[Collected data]
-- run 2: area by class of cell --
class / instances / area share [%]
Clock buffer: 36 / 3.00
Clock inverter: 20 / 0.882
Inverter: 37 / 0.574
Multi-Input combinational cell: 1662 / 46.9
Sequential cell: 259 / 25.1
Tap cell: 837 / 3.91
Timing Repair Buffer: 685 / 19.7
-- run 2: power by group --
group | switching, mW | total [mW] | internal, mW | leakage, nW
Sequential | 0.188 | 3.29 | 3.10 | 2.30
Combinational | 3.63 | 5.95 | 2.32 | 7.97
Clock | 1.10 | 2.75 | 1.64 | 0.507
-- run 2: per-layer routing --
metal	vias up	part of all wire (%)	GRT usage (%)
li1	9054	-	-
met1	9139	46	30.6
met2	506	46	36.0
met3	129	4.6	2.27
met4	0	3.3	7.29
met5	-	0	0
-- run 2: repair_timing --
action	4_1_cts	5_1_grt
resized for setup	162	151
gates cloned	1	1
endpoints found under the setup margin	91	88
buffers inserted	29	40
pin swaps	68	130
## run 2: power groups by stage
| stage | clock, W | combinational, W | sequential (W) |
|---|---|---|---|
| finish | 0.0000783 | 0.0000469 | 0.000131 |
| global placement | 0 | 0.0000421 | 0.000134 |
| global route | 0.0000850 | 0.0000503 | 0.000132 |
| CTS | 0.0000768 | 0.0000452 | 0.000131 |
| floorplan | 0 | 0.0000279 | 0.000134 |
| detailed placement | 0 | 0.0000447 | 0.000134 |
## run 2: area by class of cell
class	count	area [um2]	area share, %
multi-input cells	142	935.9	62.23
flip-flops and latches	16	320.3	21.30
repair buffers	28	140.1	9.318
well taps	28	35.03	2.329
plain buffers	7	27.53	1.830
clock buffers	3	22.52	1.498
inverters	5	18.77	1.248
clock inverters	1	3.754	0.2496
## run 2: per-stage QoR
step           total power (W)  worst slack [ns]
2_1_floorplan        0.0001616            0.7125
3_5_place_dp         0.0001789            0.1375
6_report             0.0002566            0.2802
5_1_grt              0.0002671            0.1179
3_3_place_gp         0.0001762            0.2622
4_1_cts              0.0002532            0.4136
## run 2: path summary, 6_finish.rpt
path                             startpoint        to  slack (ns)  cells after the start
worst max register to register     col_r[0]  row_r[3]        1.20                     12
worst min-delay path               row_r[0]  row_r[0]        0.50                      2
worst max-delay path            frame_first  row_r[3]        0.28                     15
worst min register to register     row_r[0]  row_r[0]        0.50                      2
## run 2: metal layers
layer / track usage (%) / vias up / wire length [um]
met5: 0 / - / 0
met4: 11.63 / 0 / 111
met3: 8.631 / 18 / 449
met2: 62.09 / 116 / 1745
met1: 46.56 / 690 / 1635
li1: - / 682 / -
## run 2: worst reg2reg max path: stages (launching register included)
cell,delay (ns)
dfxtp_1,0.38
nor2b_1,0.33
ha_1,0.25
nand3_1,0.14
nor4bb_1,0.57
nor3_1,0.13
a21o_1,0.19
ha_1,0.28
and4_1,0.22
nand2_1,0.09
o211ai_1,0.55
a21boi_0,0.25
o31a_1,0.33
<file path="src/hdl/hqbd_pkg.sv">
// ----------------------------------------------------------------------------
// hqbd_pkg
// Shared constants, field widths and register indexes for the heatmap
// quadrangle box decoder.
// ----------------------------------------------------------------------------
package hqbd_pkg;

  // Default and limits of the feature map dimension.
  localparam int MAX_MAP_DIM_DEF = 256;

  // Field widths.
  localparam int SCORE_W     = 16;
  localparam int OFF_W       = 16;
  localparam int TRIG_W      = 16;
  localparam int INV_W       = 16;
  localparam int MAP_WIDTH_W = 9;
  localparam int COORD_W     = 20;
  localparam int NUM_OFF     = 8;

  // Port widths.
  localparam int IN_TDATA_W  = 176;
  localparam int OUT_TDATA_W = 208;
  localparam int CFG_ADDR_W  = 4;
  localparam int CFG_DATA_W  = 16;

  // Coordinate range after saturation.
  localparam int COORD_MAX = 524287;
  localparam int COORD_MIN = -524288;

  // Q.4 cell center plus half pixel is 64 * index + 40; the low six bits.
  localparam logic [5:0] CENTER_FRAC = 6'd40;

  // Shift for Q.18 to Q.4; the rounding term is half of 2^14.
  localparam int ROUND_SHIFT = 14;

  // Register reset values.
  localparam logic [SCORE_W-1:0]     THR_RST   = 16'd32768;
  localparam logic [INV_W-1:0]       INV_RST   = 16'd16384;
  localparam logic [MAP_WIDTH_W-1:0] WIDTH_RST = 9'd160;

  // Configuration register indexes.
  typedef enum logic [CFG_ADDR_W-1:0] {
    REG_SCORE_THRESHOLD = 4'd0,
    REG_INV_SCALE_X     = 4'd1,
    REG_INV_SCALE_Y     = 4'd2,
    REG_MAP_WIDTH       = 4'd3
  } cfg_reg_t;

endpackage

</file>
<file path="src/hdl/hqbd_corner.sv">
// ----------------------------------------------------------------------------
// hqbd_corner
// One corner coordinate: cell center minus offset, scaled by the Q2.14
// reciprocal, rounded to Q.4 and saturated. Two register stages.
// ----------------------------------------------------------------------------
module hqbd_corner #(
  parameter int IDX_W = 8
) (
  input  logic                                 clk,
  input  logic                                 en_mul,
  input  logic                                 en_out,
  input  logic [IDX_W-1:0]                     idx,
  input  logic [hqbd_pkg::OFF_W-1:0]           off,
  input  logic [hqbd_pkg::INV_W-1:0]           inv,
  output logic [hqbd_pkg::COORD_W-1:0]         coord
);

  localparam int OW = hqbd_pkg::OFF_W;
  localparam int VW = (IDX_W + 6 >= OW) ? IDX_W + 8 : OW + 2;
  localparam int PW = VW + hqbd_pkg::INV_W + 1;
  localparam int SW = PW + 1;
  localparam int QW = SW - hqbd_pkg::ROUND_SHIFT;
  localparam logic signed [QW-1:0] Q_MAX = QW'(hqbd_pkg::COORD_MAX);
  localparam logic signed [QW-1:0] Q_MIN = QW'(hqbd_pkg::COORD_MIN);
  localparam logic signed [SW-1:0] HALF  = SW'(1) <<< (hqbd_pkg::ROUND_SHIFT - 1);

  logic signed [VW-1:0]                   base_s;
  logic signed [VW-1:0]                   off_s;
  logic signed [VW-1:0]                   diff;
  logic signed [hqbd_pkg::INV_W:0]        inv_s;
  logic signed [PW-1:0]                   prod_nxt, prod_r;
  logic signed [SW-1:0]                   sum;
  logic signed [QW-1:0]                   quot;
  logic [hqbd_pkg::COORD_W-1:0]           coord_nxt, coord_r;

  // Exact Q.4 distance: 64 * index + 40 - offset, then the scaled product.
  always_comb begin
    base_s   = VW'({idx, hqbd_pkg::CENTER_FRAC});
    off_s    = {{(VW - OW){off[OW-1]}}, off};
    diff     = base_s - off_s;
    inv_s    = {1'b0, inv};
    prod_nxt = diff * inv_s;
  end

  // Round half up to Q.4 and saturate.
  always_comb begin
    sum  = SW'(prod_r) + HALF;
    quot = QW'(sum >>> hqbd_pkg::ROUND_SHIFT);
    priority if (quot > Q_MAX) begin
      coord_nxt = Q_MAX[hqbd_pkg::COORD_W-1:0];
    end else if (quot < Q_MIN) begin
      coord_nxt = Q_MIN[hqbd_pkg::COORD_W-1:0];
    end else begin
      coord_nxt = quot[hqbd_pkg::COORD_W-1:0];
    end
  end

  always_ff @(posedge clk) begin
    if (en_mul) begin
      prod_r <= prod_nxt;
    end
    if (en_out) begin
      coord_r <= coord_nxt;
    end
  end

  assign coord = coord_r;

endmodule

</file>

* * *

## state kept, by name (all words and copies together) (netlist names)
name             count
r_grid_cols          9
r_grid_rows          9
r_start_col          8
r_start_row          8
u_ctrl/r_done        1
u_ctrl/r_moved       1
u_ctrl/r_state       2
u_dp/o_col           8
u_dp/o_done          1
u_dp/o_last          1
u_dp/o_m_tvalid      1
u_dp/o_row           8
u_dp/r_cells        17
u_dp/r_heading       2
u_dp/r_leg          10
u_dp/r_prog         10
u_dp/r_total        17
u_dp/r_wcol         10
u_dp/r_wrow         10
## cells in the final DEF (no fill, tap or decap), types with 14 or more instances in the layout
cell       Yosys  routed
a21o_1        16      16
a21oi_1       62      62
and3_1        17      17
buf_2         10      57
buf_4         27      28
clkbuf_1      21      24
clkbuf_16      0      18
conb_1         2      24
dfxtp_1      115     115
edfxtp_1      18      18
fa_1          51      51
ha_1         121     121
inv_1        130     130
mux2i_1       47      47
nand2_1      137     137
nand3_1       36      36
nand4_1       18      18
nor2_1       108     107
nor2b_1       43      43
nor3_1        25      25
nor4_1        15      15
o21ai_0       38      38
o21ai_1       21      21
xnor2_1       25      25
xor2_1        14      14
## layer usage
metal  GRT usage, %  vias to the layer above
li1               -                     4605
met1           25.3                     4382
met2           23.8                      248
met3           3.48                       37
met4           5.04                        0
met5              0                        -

--

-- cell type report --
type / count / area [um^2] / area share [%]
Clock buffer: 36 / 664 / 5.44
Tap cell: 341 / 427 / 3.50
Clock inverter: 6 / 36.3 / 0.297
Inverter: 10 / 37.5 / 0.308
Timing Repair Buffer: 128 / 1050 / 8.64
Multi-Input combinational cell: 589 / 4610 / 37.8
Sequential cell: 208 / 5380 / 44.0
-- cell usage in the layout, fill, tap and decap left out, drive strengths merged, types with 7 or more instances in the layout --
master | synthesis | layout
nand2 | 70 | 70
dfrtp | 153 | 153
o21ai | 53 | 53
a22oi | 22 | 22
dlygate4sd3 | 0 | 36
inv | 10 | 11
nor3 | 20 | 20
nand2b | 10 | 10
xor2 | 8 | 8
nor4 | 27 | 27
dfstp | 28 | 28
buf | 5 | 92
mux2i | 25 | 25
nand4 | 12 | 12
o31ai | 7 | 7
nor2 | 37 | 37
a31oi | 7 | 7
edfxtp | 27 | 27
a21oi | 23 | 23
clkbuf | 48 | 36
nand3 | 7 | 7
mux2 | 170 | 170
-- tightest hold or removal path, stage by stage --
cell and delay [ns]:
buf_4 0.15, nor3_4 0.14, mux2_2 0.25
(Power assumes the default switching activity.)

- Problem
Transcribe the records above from the line holding "Clock buffer: 36 / 3.00" down to the line holding "0.0000421 | 0.000134 |", inclusive, without adding anything.

- Solution to this problem
Clock buffer: 36 / 3.00
Clock inverter: 20 / 0.882
Inverter: 37 / 0.574
Multi-Input combinational cell: 1662 / 46.9
Sequential cell: 259 / 25.1
Tap cell: 837 / 3.91
Timing Repair Buffer: 685 / 19.7
-- run 2: power by group --
group | switching, mW | total [mW] | internal, mW | leakage, nW
Sequential | 0.188 | 3.29 | 3.10 | 2.30
Combinational | 3.63 | 5.95 | 2.32 | 7.97
Clock | 1.10 | 2.75 | 1.64 | 0.507
-- run 2: per-layer routing --
metal	vias up	part of all wire (%)	GRT usage (%)
li1	9054	-	-
met1	9139	46	30.6
met2	506	46	36.0
met3	129	4.6	2.27
met4	0	3.3	7.29
met5	-	0	0
-- run 2: repair_timing --
action	4_1_cts	5_1_grt
resized for setup	162	151
gates cloned	1	1
endpoints found under the setup margin	91	88
buffers inserted	29	40
pin swaps	68	130
## run 2: power groups by stage
| stage | clock, W | combinational, W | sequential (W) |
|---|---|---|---|
| finish | 0.0000783 | 0.0000469 | 0.000131 |
| global placement | 0 | 0.0000421 | 0.000134 |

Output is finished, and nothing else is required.